La región marca el peor dato de España en la EPA, pero la ciudad logra una tasa de paro histórica del 8,9%

Asturias volvió a situarse a la cola del mercado laboral español al cierre de 2025. Los datos de la Encuesta de Población Activa (EPA) del cuarto trimestre, publicados este lunes por el Instituto Nacional de Estadística (INE), confirman que el Principado registra la tasa de actividad más baja del país, con un 50,4%, casi nueve puntos por debajo de la media nacional, que se sitúa en el 58,9%.
La tasa de actividad mide el porcentaje de personas en edad de trabajar que están ocupadas o buscando empleo. En otras palabras, refleja cuánta población participa realmente en el mercado laboral. Y en ese indicador, Asturias presenta una brecha cada vez más acusada respecto a las comunidades más dinámicas.
Mientras Islas Baleares lidera el ranking nacional con una tasa del 65,2%, impulsada por la intensidad turística, y la Comunidad de Madrid alcanza el 63,4% gracias a su capacidad de atracción de población joven y cualificada, el norte y el interior peninsular vuelven a concentrar los valores más bajos. Galicia (53,2%), Castilla y León (52,8%) y Cantabria (54,1%) acompañan a Asturias en la parte baja de la tabla, reflejando una tendencia estructural que va más allá de los ciclos económicos.
Los expertos coinciden en que el principal factor que explica la posición de Asturias es el envejecimiento de su población. El Principado cuenta con la pirámide demográfica más invertida de España: 265 personas mayores de 64 años por cada 100 menores de 16, una proporción que reduce de forma constante el número de personas en edad activa.
Cada año, miles de asturianos salen del mercado laboral por jubilación sin que exista un relevo generacional suficiente.

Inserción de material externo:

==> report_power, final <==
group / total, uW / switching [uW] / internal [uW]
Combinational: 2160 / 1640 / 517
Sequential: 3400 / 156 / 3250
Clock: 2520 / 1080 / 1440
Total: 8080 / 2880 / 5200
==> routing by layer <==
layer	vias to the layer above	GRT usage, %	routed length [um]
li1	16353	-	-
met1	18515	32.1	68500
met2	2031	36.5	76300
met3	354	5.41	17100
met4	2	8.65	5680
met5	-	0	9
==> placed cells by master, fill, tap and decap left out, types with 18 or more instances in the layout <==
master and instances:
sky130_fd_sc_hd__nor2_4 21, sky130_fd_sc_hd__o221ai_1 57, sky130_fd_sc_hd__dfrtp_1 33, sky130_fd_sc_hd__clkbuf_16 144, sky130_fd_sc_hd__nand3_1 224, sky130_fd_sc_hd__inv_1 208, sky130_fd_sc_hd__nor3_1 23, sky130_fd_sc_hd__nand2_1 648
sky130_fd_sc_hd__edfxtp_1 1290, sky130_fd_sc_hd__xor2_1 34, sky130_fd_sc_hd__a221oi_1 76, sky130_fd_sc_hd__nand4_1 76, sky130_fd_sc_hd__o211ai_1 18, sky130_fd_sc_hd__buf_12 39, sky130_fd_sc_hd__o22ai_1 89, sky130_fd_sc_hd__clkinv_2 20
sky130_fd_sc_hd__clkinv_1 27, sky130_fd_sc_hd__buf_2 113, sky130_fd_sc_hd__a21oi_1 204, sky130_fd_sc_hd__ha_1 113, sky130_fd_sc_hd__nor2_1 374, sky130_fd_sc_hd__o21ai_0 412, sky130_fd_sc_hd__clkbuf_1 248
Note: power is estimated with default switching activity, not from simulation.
<file path="config.mk">
export PLATFORM = sky130hd
export DESIGN_NAME = pzw_mul_cell
export DESIGN_NICKNAME = d
export VERILOG_FILES = /design/src/hw/rtl/pzw_pkg.sv /design/src/hw/rtl/pzw_mul_cell.sv
export SDC_FILE = /design/constraint.sdc
export NUM_CORES = 2
export LEC_CHECK = 0
export ABC_AREA = 1
export BUFFER_PORTS_ARGS = -buffer_cell sky130_fd_sc_hd__buf_2
export CAP_MARGIN = 20
export CORE_UTILIZATION = 25
export CTS_BUF_LIST = sky130_fd_sc_hd__clkbuf_4 sky130_fd_sc_hd__clkbuf_8
export DETAILED_ROUTE_END_ITERATION = 7
export GPL_ROUTABILITY_DRIVEN = 0
export PLACE_DENSITY = 0.39
export SLEW_MARGIN = 0
export SYNTH_ARGS = -nofsm -noshare
export SYNTH_HDL_FRONTEND = slang
export SYNTH_SLANG_ARGS = --single-unit
</file>
<file path="constraint.sdc">
create_clock -name clk -period 12.8 [get_ports clk]
set_input_delay 1.92 -clock clk [delete_from_list [all_inputs] [get_ports clk]]
set_output_delay 1.92 -clock clk [all_outputs]
set_load 0.03 [all_outputs]
</file>
## config.mk

```make
export PLATFORM = sky130hd
export DESIGN_NAME = pzw_div_cell
export DESIGN_NICKNAME = d
export VERILOG_FILES = /design/src/hw/rtl/pzw_pkg.sv /design/src/hw/rtl/pzw_div_cell.sv
export SDC_FILE = /design/constraint.sdc
export NUM_CORES = 1
export LEC_CHECK = 0
export BUFFER_PORTS_ARGS = -buffer_cell sky130_fd_sc_hd__buf_4
export CORE_MARGIN = 2
export CORE_UTILIZATION = 45
export CTS_CLUSTER_DIAMETER = 30
export DETAILED_ROUTE_END_ITERATION = 6
export PLACE_DENSITY = 0.81
export RECOVER_POWER = 25
export SETUP_SLACK_MARGIN = 0.15
export SLEW_MARGIN = 20
export SYNTH_ARGS = -nofsm -noshare
export SYNTH_HDL_FRONTEND = slang
export SYNTH_SLANG_ARGS = --single-unit
```

## constraint.sdc

```tcl
create_clock -name clk -period 4.43 [get_ports clk]
set_input_delay 0.886 -clock clk [delete_from_list [all_inputs] [get_ports clk]]
set_output_delay 0.886 -clock clk [all_outputs]
set_load 0.005 [all_outputs]
```
**src/hw/rtl/pzw_pkg.sv**
```systemverilog
// Shared widths, cell types and codes for the neutrino pz W-mass solver.
package pzw_pkg;

  localparam int MOMENTUM_BITS = 20;
  localparam int WSQ_BITS      = 28;
  localparam logic [WSQ_BITS-1:0] WSQ_RESET = 28'd26477199;
  localparam int ROOT_BITS     = MOMENTUM_BITS + 4;

  localparam int SQ2_W   = 2 * MOMENTUM_BITS;
  localparam int ALPHA_W = ((SQ2_W > WSQ_BITS) ? SQ2_W : WSQ_BITS) + 2;
  localparam int A_W     = SQ2_W + 1;
  localparam int APZ_W   = ALPHA_W + MOMENTUM_BITS;
  localparam int DP_W    = 2 * ALPHA_W;
  localparam int DISC_W  = DP_W + SQ2_W;
  localparam int ACC_W   = DISC_W;

  localparam int DIG_W   = 8;
  localparam int DIG_N   = (ALPHA_W + DIG_W - 1) / DIG_W;
  localparam int DIGS_W  = DIG_N * DIG_W;

  localparam int SQ_N    = DISC_W / 2;
  localparam int SQR_W   = SQ_N + 2;
  localparam int SQT_W   = SQ_N + 4;

  localparam int NUM_W   = SQ_N + 2;
  localparam int Q_W     = ROOT_BITS + 1;
  localparam int DIV_W   = ((NUM_W + 1) > (A_W + Q_W + 1)) ? (NUM_W + 1) : (A_W + Q_W + 1);

  localparam int PIPE_N  = 9 + 2 * DIG_N + SQ_N + Q_W;

  localparam int IN_TDATA_W  = ((6 * MOMENTUM_BITS + 7) / 8) * 8;
  localparam int OUT_TDATA_W = ((2 + 2 * ROOT_BITS + 7) / 8) * 8;

  localparam logic [1:0] CNT_NONE = 2'd0;
  localparam logic [1:0] CNT_ONE  = 2'd1;
  localparam logic [1:0] CNT_TWO  = 2'd2;

  typedef struct packed {
    logic [ACC_W-1:0]  acc;
    logic [ACC_W-1:0]  mcand;
    logic [DIGS_W-1:0] dig;
  } mul_t;

  typedef struct packed {
    logic [DISC_W-1:0] rad;
    logic [SQR_W-1:0]  rem;
    logic [SQ_N-1:0]   root;
  } sq_t;

  typedef struct packed {
    logic [DIV_W-1:0] rem;
    logic [DIV_W-1:0] dvs;
    logic [Q_W-1:0]   q;
  } dv_t;

  typedef struct packed {
    logic a_zero;
    logic disc_neg;
    logic disc_zero;
  } case_t;

  typedef struct packed {
    logic signed [A_W-1:0]   a;
    logic signed [APZ_W-1:0] apz;
    logic [SQ2_W-1:0]        e2;
  } s3_t;

  typedef struct packed {
    logic signed [A_W-1:0]   a;
    logic signed [APZ_W-1:0] apz;
  } s4_t;

  typedef struct packed {
    logic signed [A_W-1:0]   a;
    logic signed [APZ_W-1:0] apz;
    case_t                   fl;
  } s5_t;

  typedef struct packed {
    logic  neg_p;
    logic  neg_m;
    logic  big_p;
    logic  big_m;
    case_t fl;
  } s9_t;

  typedef struct packed {
    logic                 sat;
    logic [ROOT_BITS-1:0] val;
  } rsat_t;

endpackage

```
**src/hw/rtl/pzw_sqrt_cell.sv**
```systemverilog
// One square root cell: bring down two radicand bits and settle one root bit.
module pzw_sqrt_cell (
  input  logic         clk,
  input  logic         en,
  input  pzw_pkg::sq_t cell_in,
  output pzw_pkg::sq_t cell_out
);

  pzw_pkg::sq_t                cell_next;
  logic [pzw_pkg::SQT_W-1:0]   part;
  logic [pzw_pkg::SQT_W-1:0]   trial;

  always_comb begin
    part  = {cell_in.rem, cell_in.rad[pzw_pkg::DISC_W-1 -: 2]};
    trial = {2'b00, cell_in.root, 2'b01};
    cell_next.rad = cell_in.rad << 2;
    if (part >= trial) begin
      cell_next.rem  = pzw_pkg::SQR_W'(part - trial);
      cell_next.root = {cell_in.root[pzw_pkg::SQ_N-2:0], 1'b1};
    end else begin
      cell_next.rem  = pzw_pkg::SQR_W'(part);
      cell_next.root = {cell_in.root[pzw_pkg::SQ_N-2:0], 1'b0};
    end
  end

  always_ff @(posedge clk) begin
    if (en) begin
      cell_out <= cell_next;
    end
  end

endmodule

```
**config.mk**
```make
export PLATFORM = sky130hd
export DESIGN_NAME = pzw_sqrt_cell
export DESIGN_NICKNAME = d
export VERILOG_FILES = /design/src/hw/rtl/pzw_pkg.sv /design/src/hw/rtl/pzw_sqrt_cell.sv
export SDC_FILE = /design/constraint.sdc
export NUM_CORES = 1
export LEC_CHECK = 0
export BUFFER_PORTS_ARGS = -buffer_cell sky130_fd_sc_hd__buf_2
export CAP_MARGIN = 15
export CORE_AREA = 2 2 197 199
export DETAILED_ROUTE_END_ITERATION = 10
export DIE_AREA = 0 0 199 201
export PLACE_DENSITY = 0.61
export SYNTH_ARGS = -nofsm -noshare
export SYNTH_HDL_FRONTEND = slang
export SYNTH_SLANG_ARGS = --single-unit
```
**constraint.sdc**
```tcl
create_clock -name clk -period 3.25 [get_ports clk]
set_input_delay 0.325 -clock clk [delete_from_list [all_inputs] [get_ports clk]]
set_output_delay 0.325 -clock clk [all_outputs]
set_load 0.01 [all_outputs]
```
# ---- Word-level counts from Yosys, hierarchy flattened
# Cells that the tools add are included.
dict set report totals {
  register_bits 248
  input_bits 252
  wordCells 6
}
dict set report classes {
  n_addsub 1
  magnitude_cmp 1
  muxes 1
}
# operator n
set ops {}
lappend ops {{2-to-1 mux 126 bit} 1}
lappend ops {{>= comparator 66 x 64 -> 1 bit} 1}
lappend ops {{subtractor 64 bit} 1}

# ---- Longest topological paths before layout
dict set report depth {
  depth_word 2
  ltp_mapped 16
  mapped_depth_nobuf 13
}

# ---- Worst setup path after synthesis
# No wires, ideal clock.
dict set report synth_timing {
  path_type {input -> register}
  start {input port cell_in[7] in the netlist's numbering}
  end {register cell_out[100] in the netlist's numbering (data pin)}
  setup_time_ns 0.260
  t_arrival_ns 3.028
  slack_ns -0.039
  stages 16
  path_buffers 3
  cell_sequence {inv_1 -> ha_1 -> buf_6 -> a21o_1 -> nor2_2 -> nand4b_1 -> a21oi_4 -> a21oi_4 -> o211ai_4 -> o31ai_4 -> a41oi_4 -> a31oi_4 -> nor4_4 -> buf_8 -> buf_12 -> mux2_4}
}
# item line_no
set synth_lines {}
lappend synth_lines {{start, declared} pzw_sqrt_cell.sv:5} ;# input pzw_pkg::sq_t cell_in,
lappend synth_lines {{end signal, assigned} pzw_sqrt_cell.sv:28} ;# cell_out <= cell_next;
lappend synth_lines {{end, declared} pzw_sqrt_cell.sv:6} ;# output pzw_pkg::sq_t cell_out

A ello se suma un volumen elevado de población inactiva vinculada a pensiones e incapacidades laborales, muchas de ellas heredadas de la antigua minería y de la industria pesada que marcó durante décadas la estructura económica regional.
Este contexto da lugar a lo que algunos analistas denominan la “paradoja asturiana”: Asturias puede presentar tasas de paro relativamente contenidas, pero al mismo tiempo mostrar una economía débil en términos de producción y crecimiento, porque hay menos personas trabajando o buscando empleo.
En comunidades como Madrid o Baleares, casi dos de cada tres adultos participan activamente en el mercado laboral. En Asturias, en cambio, apenas lo hace una de cada dos personas, lo que limita la capacidad de generar riqueza, atraer inversión y sostener los servicios públicos a medio y largo plazo.
La excepción gijonesa
En este contexto general, Gijón emerge como una excepción dentro del Principado. El concejal Rodrigo Pintueles (PP), destacó este lunes, durante el debate sobre el estado del municipio, que la ciudad cerró 2025 con una tasa de paro del 8,9%, la más baja de su historia.
Comentando los resultados obtenidos por la Agencia Local de Promoción Económica y Empleo de Gijón, el edil explicó que el descenso del desempleo en Gijón fue superior a la media nacional y se situó casi tres puntos por debajo de la cifra asturiana, unos datos que, a su juicio, evidencian que la gestión municipal “sí marca la diferencia” en la evolución del empleo, incluso en un contexto regional condicionado por el envejecimiento y la baja actividad.
Los datos de la EPA del cierre de 2025 evidencian, además, una brecha territorial cada vez más clara entre las regiones con fuerte atracción demográfica y aquellas afectadas por el envejecimiento y la pérdida de población joven. Cataluña (60,9%), Canarias (61,8%) o Murcia (59,5%) se mantienen por encima de la media nacional, mientras que el norte peninsular sigue perdiendo peso relativo en el conjunto del mercado laboral español.
Con este escenario, Asturias afronta el inicio de 2026 con un reto estructural que va más allá del empleo coyuntural: ensanchar su base de población activa y frenar el declive demográfico, una condición imprescindible para garantizar la viabilidad económica y social del Principado en las próximas décadas.